• WHAT YOU HAVE TO DO
In the records below, find every line with the word "echo" and copy it.

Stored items
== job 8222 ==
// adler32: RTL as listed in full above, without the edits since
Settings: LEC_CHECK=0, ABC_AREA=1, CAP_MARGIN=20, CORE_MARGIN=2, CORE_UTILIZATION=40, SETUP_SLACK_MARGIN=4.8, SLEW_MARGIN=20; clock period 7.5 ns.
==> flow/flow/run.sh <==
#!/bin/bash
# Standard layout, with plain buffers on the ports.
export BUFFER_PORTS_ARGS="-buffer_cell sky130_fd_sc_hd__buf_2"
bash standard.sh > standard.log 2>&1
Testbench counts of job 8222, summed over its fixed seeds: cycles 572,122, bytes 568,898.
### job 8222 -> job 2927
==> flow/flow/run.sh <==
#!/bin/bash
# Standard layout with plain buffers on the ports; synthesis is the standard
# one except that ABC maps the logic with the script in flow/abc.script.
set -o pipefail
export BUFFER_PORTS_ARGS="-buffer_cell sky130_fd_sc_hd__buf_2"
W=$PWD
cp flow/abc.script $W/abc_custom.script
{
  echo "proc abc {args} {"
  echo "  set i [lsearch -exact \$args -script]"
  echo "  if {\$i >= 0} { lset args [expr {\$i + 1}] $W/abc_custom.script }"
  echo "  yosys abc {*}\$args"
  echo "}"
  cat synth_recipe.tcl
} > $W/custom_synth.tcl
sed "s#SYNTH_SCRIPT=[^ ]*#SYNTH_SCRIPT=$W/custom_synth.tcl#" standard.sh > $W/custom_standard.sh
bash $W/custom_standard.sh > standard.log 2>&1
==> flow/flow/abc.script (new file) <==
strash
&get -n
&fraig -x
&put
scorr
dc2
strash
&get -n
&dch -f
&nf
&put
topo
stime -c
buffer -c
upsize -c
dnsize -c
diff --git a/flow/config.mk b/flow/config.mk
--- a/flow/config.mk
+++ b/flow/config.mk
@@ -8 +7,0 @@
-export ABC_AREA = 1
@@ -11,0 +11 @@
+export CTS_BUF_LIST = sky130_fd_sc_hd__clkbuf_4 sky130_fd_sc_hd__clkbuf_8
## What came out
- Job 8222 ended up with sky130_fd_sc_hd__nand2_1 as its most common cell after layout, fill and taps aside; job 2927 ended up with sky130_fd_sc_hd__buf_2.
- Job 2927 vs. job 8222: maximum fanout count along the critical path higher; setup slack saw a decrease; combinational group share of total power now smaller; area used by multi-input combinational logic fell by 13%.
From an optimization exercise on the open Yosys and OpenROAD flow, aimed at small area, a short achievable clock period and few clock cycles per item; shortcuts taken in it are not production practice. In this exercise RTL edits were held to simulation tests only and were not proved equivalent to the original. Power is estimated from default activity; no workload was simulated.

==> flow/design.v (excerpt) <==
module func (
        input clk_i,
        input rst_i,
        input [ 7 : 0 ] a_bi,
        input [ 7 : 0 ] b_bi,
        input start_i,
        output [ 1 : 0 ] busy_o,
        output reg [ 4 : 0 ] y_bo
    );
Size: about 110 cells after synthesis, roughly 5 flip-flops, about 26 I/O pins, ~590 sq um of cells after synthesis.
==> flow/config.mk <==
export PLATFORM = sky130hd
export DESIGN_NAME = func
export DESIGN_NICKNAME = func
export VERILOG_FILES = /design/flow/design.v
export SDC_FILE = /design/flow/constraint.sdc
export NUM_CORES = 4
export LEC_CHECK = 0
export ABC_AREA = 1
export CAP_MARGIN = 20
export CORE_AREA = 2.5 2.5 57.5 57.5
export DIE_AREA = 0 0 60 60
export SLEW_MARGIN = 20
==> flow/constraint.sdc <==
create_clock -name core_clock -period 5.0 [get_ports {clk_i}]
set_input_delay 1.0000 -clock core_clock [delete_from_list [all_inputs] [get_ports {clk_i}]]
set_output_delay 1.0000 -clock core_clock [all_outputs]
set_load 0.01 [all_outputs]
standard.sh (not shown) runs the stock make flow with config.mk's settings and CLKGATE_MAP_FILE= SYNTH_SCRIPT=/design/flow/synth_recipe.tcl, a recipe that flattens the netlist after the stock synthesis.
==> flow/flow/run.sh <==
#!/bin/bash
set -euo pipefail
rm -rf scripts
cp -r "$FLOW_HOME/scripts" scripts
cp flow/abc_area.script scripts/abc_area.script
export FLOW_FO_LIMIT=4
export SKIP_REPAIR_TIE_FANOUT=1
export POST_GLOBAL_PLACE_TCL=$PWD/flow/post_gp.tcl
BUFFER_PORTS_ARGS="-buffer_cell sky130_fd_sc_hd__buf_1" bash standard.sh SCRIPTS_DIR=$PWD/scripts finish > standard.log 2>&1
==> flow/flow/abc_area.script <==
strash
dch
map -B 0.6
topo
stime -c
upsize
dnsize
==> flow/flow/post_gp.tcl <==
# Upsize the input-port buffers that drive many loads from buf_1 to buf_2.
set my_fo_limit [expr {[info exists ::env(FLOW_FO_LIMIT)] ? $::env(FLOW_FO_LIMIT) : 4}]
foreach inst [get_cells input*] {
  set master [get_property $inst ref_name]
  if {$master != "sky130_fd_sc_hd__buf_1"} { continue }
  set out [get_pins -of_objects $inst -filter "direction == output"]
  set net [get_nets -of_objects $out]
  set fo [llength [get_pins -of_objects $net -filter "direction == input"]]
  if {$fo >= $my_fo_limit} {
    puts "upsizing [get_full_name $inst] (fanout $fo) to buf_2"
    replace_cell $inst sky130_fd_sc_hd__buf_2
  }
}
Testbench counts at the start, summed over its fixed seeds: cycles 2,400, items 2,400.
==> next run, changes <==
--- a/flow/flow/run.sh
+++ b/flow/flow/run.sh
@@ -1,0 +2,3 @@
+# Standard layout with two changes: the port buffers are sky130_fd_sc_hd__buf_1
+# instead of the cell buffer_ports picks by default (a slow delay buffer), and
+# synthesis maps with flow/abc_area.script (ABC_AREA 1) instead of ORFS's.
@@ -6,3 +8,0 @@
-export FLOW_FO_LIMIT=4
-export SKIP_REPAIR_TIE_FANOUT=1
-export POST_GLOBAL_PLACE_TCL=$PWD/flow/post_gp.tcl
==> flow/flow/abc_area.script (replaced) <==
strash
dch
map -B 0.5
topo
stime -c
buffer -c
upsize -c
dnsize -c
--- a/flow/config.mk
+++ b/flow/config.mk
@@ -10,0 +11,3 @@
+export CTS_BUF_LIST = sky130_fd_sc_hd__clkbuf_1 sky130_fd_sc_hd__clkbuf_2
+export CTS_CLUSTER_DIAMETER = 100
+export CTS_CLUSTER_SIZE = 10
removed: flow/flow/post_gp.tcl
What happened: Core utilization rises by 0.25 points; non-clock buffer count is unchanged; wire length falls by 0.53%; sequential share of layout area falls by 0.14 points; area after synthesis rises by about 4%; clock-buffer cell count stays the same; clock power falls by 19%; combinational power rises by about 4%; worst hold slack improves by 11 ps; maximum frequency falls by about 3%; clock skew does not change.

• WRITTEN RESPONSE
  echo "proc abc {args} {"
  echo "  set i [lsearch -exact \$args -script]"
  echo "  if {\$i >= 0} { lset args [expr {\$i + 1}] $W/abc_custom.script }"
  echo "  yosys abc {*}\$args"
  echo "}"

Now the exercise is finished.